Title: Where I Belong

Author: fbi-woman

Rating: PG-13 to be safe since I'm not quite sure exactly where I'm going with this one yet.

Type: CG of course, although I haven't really written the vast majority of that art yet lol. It's a post-ep fic of sorts as well which should hopefully make for a nice change.

Spoilers: sounds the warning bell This is a post-ep fic for the episode Viva Las Vegas so beware….

Disclaimer: I hate these stupid things….. I don't own anything and I'm not claiming to.

Summary: Well, as said, this is a post-ep fic for Viva Las Vegas so you probably already have a good idea of what it's about. This particular chapter is kind of a prelude to the CG part, so there isn't a huge amount of CG action in this chapter but it's coming!

AN : This used to be a songfic to "Get Out" by JoJo. For the songfic version, please visit I Belong

---------------

I can't believe my eyes; I feel like I've been slapped in the face. I can't move: all I can do is stare. He's looking at me like I'm crazy, like he can't understand why I'm upset. How else am I supposed to feel? He's the one who asked me to come here tonight but I guess I wasn't what he had in mind after all.

"What do you expect? I run a nightclub."

Is that supposed to make it all right? He makes it sound like I should have seen it coming the whole time. Is he right? Was I just oblivious to it all? Did I miss the signs along the way? I just don't understand. I can't believe this is happening; that he would treat me like this…. I thought I meant more to him than that. I open my mouth and try to speak but no words come out. There are so many things I want to say but I can't seem to string the words together. I feel my heart sink to the floor and I know I need to leave. I take one last look at the man I thought I knew and I turn and walk away silently. As make my way out of the club, I feel like everyone is looking watching me and I know that my feelings much be written all over my face. I climb into the safety of my car and stare at the drops of rain beginning to fall on my windshield.

---------------

As much as I wish I could simply erase it from my mind, I keep replaying the scene over and over in my head. A few minutes ago I was on top of the world and it all ended in a matter of seconds. I pray that this is just a dream; that I'll wake up and Chris and I can have a good laugh about it in the morning but I know that can't be. Just when I started to think our relationship might become a long-term thing, he went and cheated on me, completely shattering my visions. I wish I could turn back tine and change it so I never walked into that club. How could I be so stupid? It's not like I haven't been in this situation before but for some reason I allowed myself to get sucked in to it again. Every time he told me I was different, that I was special, that I was the only one…. It was all lies. That selfish bastard: he was playing me the whole time, just using me and tossing me aside like a toy, like all the rest of his cheap whores. Is that all I am? That seems to be all anyone wants me for.

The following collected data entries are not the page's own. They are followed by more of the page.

===== config.mk =====
export PLATFORM = sky130hd
export DESIGN_NAME = hpsc_port_ctrl
export DESIGN_NICKNAME = d
export VERILOG_FILES = /design/src/pkg/hpsc_pkg.sv /design/src/hpsc_sync2.sv /design/src/hpsc_port_ctrl.sv
export VERILOG_INCLUDE_DIRS = /design/src /design/src/pkg
export SDC_FILE = /design/constraint.sdc
export NUM_CORES = 1
export LEC_CHECK = 0
export ABC_AREA = 1
export BUFFER_PORTS_ARGS = -buffer_cell sky130_fd_sc_hd__buf_2
export CAP_MARGIN = 20
export CORE_ASPECT_RATIO = 1.25
export CORE_MARGIN = 3
export CORE_UTILIZATION = 26
export CTS_BUF_LIST = sky130_fd_sc_hd__clkbuf_16
export CTS_CLUSTER_DIAMETER = 120
export DETAILED_ROUTE_END_ITERATION = 6
export PLACE_DENSITY_LB_ADDON = 0.12
export SLEW_MARGIN = 40
export SYNTH_ARGS = -nofsm -noshare
export SYNTH_HDL_FRONTEND = slang
export SYNTH_HIERARCHICAL = 1
export SYNTH_SLANG_ARGS = --single-unit

===== constraint.sdc =====
create_clock -name clock -period 2.1 [get_ports clock]
set_input_delay 0.21 -clock clock [delete_from_list [all_inputs] [get_ports clock]]
set_output_delay 0.21 -clock clock [all_outputs]
set_load 0.1 [all_outputs]

===== src/pkg/hpsc_defines.svh =====
// register offsets, field positions, reset values and timing counts
`ifndef HPSC_DEFINES_SVH
`define HPSC_DEFINES_SVH
`define HPSC_PORT1_STATUS_CONTROL_OFS 8'h64
`define HPSC_ROUTE_TO_MAIN_FLAG_OFS   8'h60
`define HPSC_STRUCTURAL_PARAMS_OFS    8'h04
`define HPSC_PORT_EVENT_OFS           8'h68
`define HPSC_BIT_ATTACH_PRESENT       0
`define HPSC_BIT_ATTACH_CHANGE        1
`define HPSC_BIT_ENABLED              2
`define HPSC_BIT_RESUME               6
`define HPSC_BIT_SLEEP                7
`define HPSC_BIT_BUS_RESET            8
`define HPSC_BIT_MINUS_LINE           10
`define HPSC_BIT_PLUS_LINE            11
`define HPSC_BIT_POWER                12
`define HPSC_BIT_HANDOFF              13
`define HPSC_LED_LO                   14
`define HPSC_LED_HI                   15
`define HPSC_TEST_LO                  16
`define HPSC_TEST_HI                  19
`define HPSC_BIT_POWER_SWITCH         4
`define HPSC_BIT_PIND                 16
`define HPSC_PORTSC_RESET             32'h0000_2000
`define HPSC_PORTSC_WMASK             32'h00FF_F2C6
`define HPSC_STRUCT_RESET             32'h0001_0011
`define HPSC_POWER_SETTLE_MS          20
`define HPSC_CLOCK_HZ                 50000000
`define HPSC_POWER_SETTLE_CYC \
   (`HPSC_POWER_SETTLE_MS * (`HPSC_CLOCK_HZ / 1000))
`endif


===== src/pkg/hpsc_pkg.sv =====
// types shared by the port status and control block
package hpsc_pkg;
   typedef enum logic [3:0] {
      HPSC_ST_OFF     = 4'h1,
      HPSC_ST_SETTLE  = 4'h2,
      HPSC_ST_READY   = 4'h4,
      HPSC_ST_UNUSED  = 4'h8
   } hpsc_pwr_t;
   typedef logic [31:0] hpsc_word_t;
endpackage


===== src/hpsc_sync2.sv =====
// two-flop synchroniser for pin-level inputs
`timescale 1ns/1ps
module hpsc_sync2 #(
   parameter int W = 1
) (
   input  wire logic         clock,
   input  wire logic         resetn,
   input  wire logic         clk_en,
   input  wire logic [W-1:0] d,
   output logic [W-1:0]      q
);
   logic [W-1:0] meta_q;
   logic [W-1:0] meta_d;
   logic [W-1:0] q_d;

   always_comb begin
      meta_d = clk_en ? d : meta_q;
      q_d    = clk_en ? meta_q : q;
   end

   always_ff @(posedge clock or negedge resetn) begin
      if (!resetn) begin
         meta_q <= '0;
         q      <= '0;
      end else begin
         meta_q <= meta_d;
         q      <= q_d;
      end
   end
endmodule


===== src/hpsc_port_ctrl.sv =====
// port 1 status and control register with routing and power logic
//
// Notes on behaviour
// reset only by power-up or controller reset
// after reset: detached and disabled
// with power switching, state writes need power
// software waits power settle, up to 20 ms
// test select zero normal, else test mode
// indicator writes ignored without indicator capability
// routing flag rising clears ownership bit
// ownership held one while routing flag low
// power bit behaviour follows switch capability
// line state shows plus and minus levels
// bus reset bit reads reset state
// sleep bit reads suspended state
// resume bit reads resume signalling
// enable bit reads port enabled
// attach change set on attach change
// attach present reads peripheral attached
// power off zeroes port status fields
// software writes reserved bits with reset values
// software sets routing flag last
// attach change cleared by writing one
//
// The plain strobed port was chosen for this implementation.
`timescale 1ns/1ps
`include "hpsc_defines.svh"
module hpsc_port_ctrl
   import hpsc_pkg::*;
#(
   parameter int POWER_SETTLE_CYC = `HPSC_POWER_SETTLE_CYC
) (
   input  wire logic        clock,
   input  wire logic        resetn,
   input  wire logic        clk_en,
   input  wire logic        hc_reset,
   input  wire logic [7:0]  addr,
   input  wire logic [31:0] wdata,
   input  wire logic        wr_en,
   input  wire logic        rd_en,
   output logic [31:0]      rdata,
   input  wire logic        attach_pin,
   input  wire logic        plus_line,
   input  wire logic        minus_line,
   input  wire logic        resume_pin,
   output logic             vbus_power_bit,
   output logic             companion_handoff,
   output logic [3:0]       test_select_field,
   output logic [1:0]       indicator_led_field,
   output logic             bus_reset_active,
   output logic             sleep_state,
   output logic             resume_signal,
   output logic             enabled_flag,
   output logic             power_stable
);
   logic [3:0] pins_s;
   hpsc_word_t portsc_q, portsc_d;
   hpsc_word_t struct_q, struct_d;
   logic       routing_flag_q, routing_flag_d;
   logic       attach_prev_q, attach_prev_d;
   hpsc_word_t rdata_q, rdata_d;
   hpsc_pwr_t  pwr_q, pwr_d;
   logic [20:0] settle_q, settle_d;
   logic [31:0] status_view;
   logic       vbus_power_d, handoff_d, bus_reset_d, sleep_d;
   logic       resume_d, enabled_d, stable_d;
   logic [3:0] test_select_d;
   logic [1:0] indicator_d;

   // async pins: two flops before any logic reads them
   hpsc_sync2 #(.W(4)) u_sync (
      .clock  (clock),
      .resetn (resetn),
      .clk_en (clk_en),
      .d      ({resume_pin, minus_line, plus_line, attach_pin}),
      .q      (pins_s)
   );

   function automatic logic hit(input logic [7:0] a, input logic [7:0] o);
      return a == o;
   endfunction

   wire power_on = portsc_q[`HPSC_BIT_POWER];
   // without switching the port is powered, except in the cycle after a controller reset clears the power bit
   wire power_switch_capable = struct_q[`HPSC_BIT_POWER_SWITCH];
   wire port_wr = wr_en && hit(addr, `HPSC_PORT1_STATUS_CONTROL_OFS);

   always_comb begin
      portsc_d       = portsc_q;
      struct_d       = struct_q;
      routing_flag_d = routing_flag_q;
      attach_prev_d  = pins_s[0];
      if (wr_en && hit(addr, `HPSC_ROUTE_TO_MAIN_FLAG_OFS))
         routing_flag_d = wdata[0];
      if (wr_en && hit(addr, `HPSC_STRUCTURAL_PARAMS_OFS))
         struct_d = wdata & 32'h0001_0010;
      // power bit follows capability
      if (!power_switch_capable)
         portsc_d[`HPSC_BIT_POWER] = 1'b1;
      else if (port_wr)
         portsc_d[`HPSC_BIT_POWER] = wdata[`HPSC_BIT_POWER];
      // state changes only while powered
      if (port_wr && (!power_switch_capable
                      || (power_on && pwr_q == HPSC_ST_READY))) begin
         // test select stored as written
         portsc_d[`HPSC_TEST_HI:`HPSC_TEST_LO] =
            wdata[`HPSC_TEST_HI:`HPSC_TEST_LO];
         // indicator needs capability
         if (struct_q[`HPSC_BIT_PIND])
            portsc_d[`HPSC_LED_HI:`HPSC_LED_LO] =
               wdata[`HPSC_LED_HI:`HPSC_LED_LO];
         portsc_d[`HPSC_BIT_BUS_RESET] = wdata[`HPSC_BIT_BUS_RESET];
         portsc_d[`HPSC_BIT_SLEEP]     = wdata[`HPSC_BIT_SLEEP];
         // software drives resume
         portsc_d[`HPSC_BIT_RESUME]    = wdata[`HPSC_BIT_RESUME];
         portsc_d[`HPSC_BIT_ENABLED]   = wdata[`HPSC_BIT_ENABLED]
                                         && pins_s[0];
         portsc_d[`HPSC_BIT_HANDOFF]   = wdata[`HPSC_BIT_HANDOFF];
         // write one clears change
         if (wdata[`HPSC_BIT_ATTACH_CHANGE])
            portsc_d[`HPSC_BIT_ATTACH_CHANGE] = 1'b0;
      end
      // change sets, wins over clear
      if (pins_s[0] != attach_prev_q)
         portsc_d[`HPSC_BIT_ATTACH_CHANGE] = 1'b1;
      // detach drops enable
      if (!pins_s[0])
         portsc_d[`HPSC_BIT_ENABLED] = 1'b0;
      // rising routing flag gives port to main
      if (routing_flag_d && !routing_flag_q)
         portsc_d[`HPSC_BIT_HANDOFF] = 1'b0;
      // low routing flag holds ownership
      if (!routing_flag_d)
         portsc_d[`HPSC_BIT_HANDOFF] = 1'b1;
      // power removed clears driven state
      if (!portsc_d[`HPSC_BIT_POWER])
         portsc_d = portsc_d & 32'h000F_3000;
      // controller reset restores the port word
      if (hc_reset) begin
         portsc_d       = `HPSC_PORTSC_RESET;
         routing_flag_d = 1'b0;
      end
   end

   // settle counter models supply ramp
   always_comb begin
      pwr_d    = pwr_q;
      settle_d = settle_q;
      unique case (pwr_q)
         HPSC_ST_OFF: begin
            if (power_on) begin
               pwr_d    = HPSC_ST_SETTLE;
               settle_d = '0;
            end
         end
         HPSC_ST_SETTLE: begin
            if (!power_on)
               pwr_d = HPSC_ST_OFF;
            else if (settle_q >= 21'(POWER_SETTLE_CYC - 1))
               pwr_d = HPSC_ST_READY;
            else
               settle_d = settle_q + 21'h1;
         end
         HPSC_ST_READY: begin
            if (!power_on)
               pwr_d = HPSC_ST_OFF;
         end
         default: pwr_d = HPSC_ST_OFF;
      endcase
      // controller reset also restarts the ramp
      if (hc_reset) begin
         pwr_d    = HPSC_ST_OFF;
         settle_d = '0;
      end
   end

   always_comb begin
      status_view = portsc_q;
      // attach present from pin
      status_view[`HPSC_BIT_ATTACH_PRESENT] = pins_s[0];
      // line levels, plus high bit
      status_view[`HPSC_BIT_PLUS_LINE]  = pins_s[1];
      status_view[`HPSC_BIT_MINUS_LINE] = pins_s[2];
      // resume detected or driven
      // pin shows a far-end K, the stored bit our own drive
      status_view[`HPSC_BIT_RESUME] = power_on &&
         (pins_s[3] || portsc_q[`HPSC_BIT_RESUME]);
      // unpowered fields read zero
      if (!power_on)
         status_view = status_view & 32'h000F_3C01;
      rdata_d = '0;
      if (rd_en) begin
         if (hit(addr, `HPSC_PORT1_STATUS_CONTROL_OFS))
            rdata_d = status_view;
         else if (hit(addr, `HPSC_ROUTE_TO_MAIN_FLAG_OFS))
            rdata_d = {31'h0, routing_flag_q};
         else if (hit(addr, `HPSC_STRUCTURAL_PARAMS_OFS))
            rdata_d = struct_q;
         else if (hit(addr, `HPSC_PORT_EVENT_OFS))
            rdata_d = {30'h0, pwr_q == HPSC_ST_READY, power_on};
      end
   end

   // only power-up or controller reset
   always_ff @(posedge clock or negedge resetn) begin
      if (!resetn) begin
         // detached, disabled
         portsc_q       <= `HPSC_PORTSC_RESET;
         struct_q       <= `HPSC_STRUCT_RESET;
         routing_flag_q <= 1'b0;
         attach_prev_q  <= 1'b0;
         pwr_q          <= HPSC_ST_OFF;
         settle_q       <= '0;
         rdata_q        <= '0;
      end else if (clk_en) begin
         portsc_q       <= portsc_d;
         routing_flag_q <= routing_flag_d;
         pwr_q          <= pwr_d;
         settle_q       <= settle_d;
         struct_q       <= struct_d;
         attach_prev_q  <= attach_prev_d;
         rdata_q        <= rdata_d;
      end
   end

   // outputs lag the register by one cycle
   always_comb begin
      vbus_power_d  = portsc_q[`HPSC_BIT_POWER];
      handoff_d     = portsc_q[`HPSC_BIT_HANDOFF];
      test_select_d = portsc_q[`HPSC_TEST_HI:`HPSC_TEST_LO];
      indicator_d   = status_view[`HPSC_LED_HI:`HPSC_LED_LO];
      // bus reset state
      bus_reset_d   = status_view[`HPSC_BIT_BUS_RESET];
      // suspend state
      sleep_d       = status_view[`HPSC_BIT_SLEEP];
      resume_d      = status_view[`HPSC_BIT_RESUME];
      // enabled state
      enabled_d     = status_view[`HPSC_BIT_ENABLED];
      stable_d      = pwr_q == HPSC_ST_READY;
   end

   // every output leaves a flop, no glitches on pins
   always_ff @(posedge clock or negedge resetn) begin
      if (!resetn) begin
         vbus_power_bit      <= 1'b0;
         companion_handoff   <= 1'b1;
         test_select_field   <= 4'h0;
         indicator_led_field <= 2'h0;
         bus_reset_active    <= 1'b0;
         sleep_state         <= 1'b0;
         resume_signal       <= 1'b0;
         enabled_flag        <= 1'b0;
         power_stable        <= 1'b0;
      end else if (clk_en) begin
         vbus_power_bit      <= vbus_power_d;
         companion_handoff   <= handoff_d;
         test_select_field   <= test_select_d;
         indicator_led_field <= indicator_d;
         bus_reset_active    <= bus_reset_d;
         sleep_state         <= sleep_d;
         resume_signal       <= resume_d;
         enabled_flag        <= enabled_d;
         power_stable        <= stable_d;
      end
   end

   assign rdata = rdata_q;
endmodule


-- Yosys cells after proc, flatten, opt, wreduce, memory -nomap -nowiden
Index checks and enable logic that the tools add are counted.
- register bits after elaboration: 115
- add/sub/neg operators: 1
- eq/ne operators: 19
- multiplexer cells: 32
- reduce and logical (&&, ||, !) cells: 21
- $lt $le $gt $ge: 1
- operator list (kind ; count):
    $mux 32 ; 5
    $mux 21 ; 4
    $pmux 21 s2 ; 1
    $mux 17 ; 2
    $eq 8x7->1 const B ; 3
    $add 21x1->21 const B ; 1
    $ge 21x20->1 const B ; 1
    $mux 4 ; 5
    $ne 3x3->1 const B ; 6
    $ne 4x4->1 const B ; 4
    $pmux 4 s3 ; 1
    $mux 1 ; 9
    $eq 8x3->1 const B ; 1
    $logic_and 1x1->1 ; 8
    $reduce_and 2->1 ; 4
    $mux 7 ; 1
    $mux 2 ; 3
    $reduce_and 3->1 ; 2
    $reduce_and 5->1 ; 1
    $eq 4x1->1 const B ; 1
    $eq 4x2->1 const B ; 1
    $eq 4x3->1 const B ; 1
    $reduce_and 4->1 ; 1
    $mux 3 ; 1
    5 further kinds ; 7

-- Longest topological paths before layout
- depth in word-level cells: 9
- mapped depth: 12

-- Modules after synthesis
The synthesis kept the hierarchy.
- modules (own cells, without submodules) (module ; sequential area each (µm²) ; cells an instance ; instances ; area each (µm²)):
    hpsc_port_ctrl ; 1834.3 ; 534 ; 1 ; 4174.0
    hpsc_sync2 ; 200.2 ; 34 ; 1 ; 305.3

-- Worst setup path after synthesis
No wires, ideal clock.
- kind: register to output
- from: register, netlist name rdata[30]
- to: output port rdata[20]
- arrival time: 1.555 ns
- path buffers: 1
- path slack: 0.335 ns
- stages on the path, launching flop included: 2
- path through: dfrtp_1 -> buf_4
- RTL lines (item ; line ; text):
    end: declaration ; hpsc_port_ctrl.sv:41 ; output logic [31:0] rdata,

-- Worst setup path in the final report
- from: register settle_q[0]
- to: register settle_q[2]
- word-level cells in the longest chain between the ends: 5
- ends and longest elaborated chain (item ; line ; text):
    start: declaration ; hpsc_port_ctrl.sv:63 ; logic [20:0] settle_q, settle_d;
    start signal: assignment ; hpsc_port_ctrl.sv:219 ; settle_q <= settle_d;
    $add 21x1->21 ; hpsc_port_ctrl.sv:162 ; settle_d = settle_q + 21'h1;
    $mux 21 ; hpsc_port_ctrl.sv:159 ; else if (settle_q >= 21'(POWER_SETTLE_CYC - 1))
    $mux 21 ; hpsc_port_ctrl.sv:157 ; if (!power_on)
    $pmux 21 s2 ; hpsc_port_ctrl.sv:149 ; unique case (pwr_q)
    $mux 21 ; hpsc_port_ctrl.sv:171 ; if (hc_reset) begin
Several ways; a longest one is shown, not always the timed one. The select of a mux whose other input is x is not followed.
A chain may end at the register's enable or synchronous reset.

==> out/results.ini <==
[outcome]
status=completed

[detailed_routing]
viasPerCell=4.47
drtPass1Iterations=4
drtIter0Drc=205
drc=0
ant_nets=0
vias=3848
wl_um=12000
avgRoutedWirePerCell_um=14.0

[clocking]
cts_tree=done
root_buffer=clkbuf_16
clk_latency_ps=340
postCtsSetupBuffers=0
clock-sinks=81
ctsHtreeMaxLevel=3
clkTransAtPathRegs_ps=70
numCtsBuffers=9
cts.path.max_buffers=2

[critical_path]
cp-startpoint=settle_q[0]
crit_fanout=41
crit_path_end=settle_q[2]
critical_path_class=flop to flop
crit_path_start_kind=flop
rr_endpoint=settle_q[2]
worstPathArrival_ps=2110
worstReg2RegStart=settle_q[0]
end_kind=flop
reg2reg_depth=9
required_ps=2360
regToRegSetupSlack_ps=250

[timing]
worst_clock_skew_ps=7.81
worst_hold_slack_ps=65.3
hold_viol=0
rsz0062_at_grt=no
max_freq_mhz=541
timing.final.crit_period_ps=1850
worst_pin_slew_ps=518
setup_tns_ps=0
fin_ws_ps=251
setup_viol=0
max_slew_margin_pct=65.4
slew_violations=0
period_share_pct=88.0

[pwr]
swShare_pct=32.2
power_frac_seq_pct=42.8
p_leak_nw=2.57
combinationalPowerShare_pct=17.1
ir_drop_mv=0.413
p_sw_mw=1.30
pwr-share-clk_pct=40.1
internal_power_mw=2.74
p_per_area_nw_per_um2=763

[floorplan]
die_y_um=153
core_area_um2=16800
dieWidth_um=123
initial_core_util_pct=26.6
rows=53
ioPinCount=95
die_area_um2=18800

[yosys]
post-synth-top-area-cell=dfrtp_1
synth_warnings=6
syn_area_um2=4480
seq_area_frac_synth_pct=45.4
synth-seq-cells=81
synth_area_leaders=dfrtp_1 42%, nand2_1 14%, nor2_1 4.8%, inv_1 3.9%, o21ai_2 3.9%
synthTopCellsByCount=173 x nand2_1, 75 x dfrtp_1, 57 x nor2_1
yosysMostFrequentCell=nand2_1
dominantRegCellSynth=dfrtp_1
synth_top_cell_area_share_pct=41.9
synthArstFlopShare_pct=100
synth_edf_count=0
syn-mean-instance-area_um2=7.89
synthDistinctLibCells=40
syn_nets=619
syn-instance-count=568

[global_route]
grt_pass1_vias=3907
grt_first_pass_wirelength_um=20300
grt_overflow=0
grt_max_degree=46
grt_use_total_pct=13.7
antenna_found_initial=0

[run]
drv_cap=0

[final_layout]
fin_cells=861
area_growth_pct=18.3
drive_gt1_share_pct=26.7
fin_nets=687
n_antenna_cell=0

[placement]
gp_congestion=0.822
place_ws_ps=267
dp_hpwl_um=9050
numPortBuffers=77
place_inst=844

[worst_hold_path]
hold_class=input pin to flop

## layout by cell type, fill, tap and decap left out, drive strengths merged
| cell | count |
|---|---|
| clkinv | 3 |
| nor2 | 63 |
| o22ai | 1 |
| o2111ai | 1 |
| ha | 1 |
| a32o | 2 |
| o31ai | 4 |
| o21a | 1 |
| bufinv | 1 |
| xor2 | 4 |
| nand2 | 195 |
| inv | 58 |
| nand3b | 1 |
| dlygate4sd3 | 1 |
| o21bai | 3 |
| nand3 | 35 |
| a32oi | 1 |
| a22o | 1 |
| clkbuf | 9 |
| o211ai | 2 |
| o21ai | 51 |
| nor3 | 2 |
| buf | 85 |
| xnor2 | 1 |
| a31o | 1 |
| dfstp | 6 |
| clkinvlp | 1 |
| or2 | 2 |
| a21oi | 3 |
| nand4 | 27 |
| dfrtp | 75 |
## cells by family (layout without fill, tap and decap cells)
kind of cell,Yosys count,in the layout,synth area share [%]
simple gates,325,325,32.8
buf+inv,85,158,9.80
flops,81,81,45.4
compound gates,71,71,10.8
xor+xnor,5,5,0.978
fa+ha+maj,1,1,0.279
## power groups by stage
| stage | clock network (mW) | registers, mW | logic (mW) |
|---|---|---|---|
| floorplan | 0 | 1.92 | 0.387 |
| finish | 1.62 | 1.73 | 0.692 |
| global placement | 0 | 1.76 | 0.695 |
| CTS | 1.69 | 1.73 | 0.706 |
| detailed placement | 0 | 1.76 | 0.703 |
| global route | 1.77 | 1.74 | 0.763 |
## metrics by stage
| stage | utilization [%] | total power, mW | instance area (um2) |
|---|---|---|---|
| final | 31.5 | 4.05 | 5300 |
| after global routing | 31.5 | 4.28 | 5300 |
| after CTS | 31.5 | 4.12 | 5300 |
| after detailed placement | 29.6 | 2.46 | 4990 |
| after global placement | 29.6 | 2.45 | 4990 |
| after floorplan | - | 2.31 | 4480 |
## critical path: stages (launching register included)
cell and delay [ps]:
dfrtp_1 480, ha_1 300, nand2_2 130, inv_2 110, nand3_2 100, nand3_2 100
nand2_4 60, nand2_8 290, nand2_1 110, o21ai_2 70
## metal layers
metal	wire, um	up-vias	global-route usage (%)
li1	-	1972	-
met1	5070	1794	16.2
met2	6140	66	23.6
met3	539	16	3.60
met4	275	0	4.96
met5	0	-	0
## what timing repair did
| item | CTS | global route |
|---|---|---|
| endpoints found under the hold margin | 31 | 0 |
| resized for setup | 0 | 0 |
| hold buffers | 1 | 0 |
## how the worst min path moves through the flow
stage                          start               end  slack (ps)  depth (start not counted)
after floorplan               resetn     attach_prev_q         -90                          0
after global placement        resetn      settle_q[16]         210                          1
after detailed placement      resetn      settle_q[16]         230                          1
after CTS                  plus_line  u_sync/meta_q[1]          50                          3
after global routing      attach_pin  u_sync/meta_q[0]          60                          3
final                      plus_line  u_sync/meta_q[1]          70                          3
## state kept, by name, indices dropped and copies added (netlist names), 2 cells and up
| signal | flops |
|---|---|
| rdata | 18 |
| test_select_field | 4 |
| portsc_q | 13 |
| indicator_led_field | 2 |
| u_sync/q | 4 |
| pwr_q | 3 |
| struct_q | 3 |
| settle_q | 21 |
| u_sync/meta_q | 4 |
## final cells by class
class / instances / area, um2
Multi-Input combinational cell: 402 / 2010
Clock inverter: 7 / 77.6
Timing Repair Buffer: 86 / 470
Fill cell: 1851 / 11500
Tap cell: 220 / 275
Sequential cell: 81 / 2030
Clock buffer: 9 / 225
Inverter: 56 / 210
(Power assumes the default switching activity.)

'Stop it Catherine' I scold myself, 'don't think like that. You know there's so much more to you than that, even if no one else sees it'

Well, there is one person who knows who I really am, but I don't think he wants me either…. but I guess I can't really blame him. If only I was stronger, if only I could tell him what I really feel. Then maybe I wouldn't keep getting sucked into this vicious cycle of betrayal. Why does everything have to be so complicated?

---------------

I feel that familiar sting behind my eyes and I struggle to hold it in. Clearly Chris is not who I thought he was and he is definitely not worth crying over. I sigh and wish fervently that Gil was here; hugging me, telling me everything will be fine. I feel a new rush of tears threatening to break free as I think of how Gil and I have drifted apart. What I wouldn't give for things to be like they once were. I start the car with the intent of going home but I change my mind and decide to go for a drive to clear my head.

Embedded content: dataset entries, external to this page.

## config.mk

```make
export PLATFORM = sky130hd
export DESIGN_NAME = async_serial_control_regs
export DESIGN_NICKNAME = d
export VERILOG_FILES = /design/src/hdl/serial_regs_pkg.sv /design/src/hdl/rx_fifo_if.sv /design/src/hdl/async_serial_control_regs.sv /design/src/hdl/rx_fifo2.sv /design/src/hdl/carrier_gen.sv
export VERILOG_INCLUDE_DIRS = /design/src /design/src/hdl
export SDC_FILE = /design/constraint.sdc
export NUM_CORES = 1
export LEC_CHECK = 0
export ABC_AREA = 1
export BUFFER_PORTS_ARGS = -buffer_cell sky130_fd_sc_hd__clkbuf_2
export CAP_MARGIN = 25
export CORE_MARGIN = 8
export CORE_UTILIZATION = 58
export DETAILED_ROUTE_END_ITERATION = 10
export PLACE_DENSITY = 0.84
export SLEW_MARGIN = 0
export SYNTH_ARGS = -nofsm -noshare
export SYNTH_HDL_FRONTEND = slang
export SYNTH_SLANG_ARGS = --single-unit
```

## constraint.sdc

```tcl
create_clock -name clk_i -period 6.42 [get_ports clk_i]
set_input_delay 0.321 -clock clk_i [delete_from_list [all_inputs] [get_ports clk_i]]
set_output_delay 0.321 -clock clk_i [all_outputs]
set_load 0.01 [all_outputs]
```
## config.mk

```make
export PLATFORM = sky130hd
export DESIGN_NAME = tmrb_ctrl
export DESIGN_NICKNAME = d
export VERILOG_FILES = /design/src/core/tmrb_pkg.sv /design/src/core/tmrb_ctrl.sv
export SDC_FILE = /design/constraint.sdc
export NUM_CORES = 1
export LEC_CHECK = 0
export BUFFER_PORTS_ARGS = -buffer_cell sky130_fd_sc_hd__buf_2
export CAP_MARGIN = 20
export CORE_UTILIZATION = 40
export CTS_BUF_LIST = sky130_fd_sc_hd__clkbuf_16
export DETAILED_ROUTE_END_ITERATION = 10
export PLACE_DENSITY_LB_ADDON = 0.08
export SKIP_LAST_GASP = 1
export SLEW_MARGIN = 20
export SYNTH_ARGS = -nofsm -noshare
export SYNTH_HDL_FRONTEND = slang
export SYNTH_SLANG_ARGS = --single-unit
```

## constraint.sdc

```tcl
create_clock -name mclk_i -period 3.25 [get_ports mclk_i]
set_input_delay 0.4875 -clock mclk_i [delete_from_list [all_inputs] [get_ports mclk_i]]
set_output_delay 0.4875 -clock mclk_i [all_outputs]
set_load 0.02 [all_outputs]
```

Initially, I'm surprised to find myself in Gil's driveway but when I really think about it, I know this is where I wanted to be all along; the only place I feel like I belong. I step out into the pouring rain and make my way to the front door. I stand there for a while but I can't seem to bring myself to ring the doorbell. I'm slowly becoming aware of how cold I am, standing there in the rain, and I start to regret not wearing a coat over my tank top. Suddenly the door opens and I see him standing there in front of me. I know he can sense how I'm feeling and without a word he opens his arms to me. I walk into his embrace and throw my arms around his neck, pulling him close. Finally, in the warmth and comfort of his arms, I am able to let it all out, and I cry.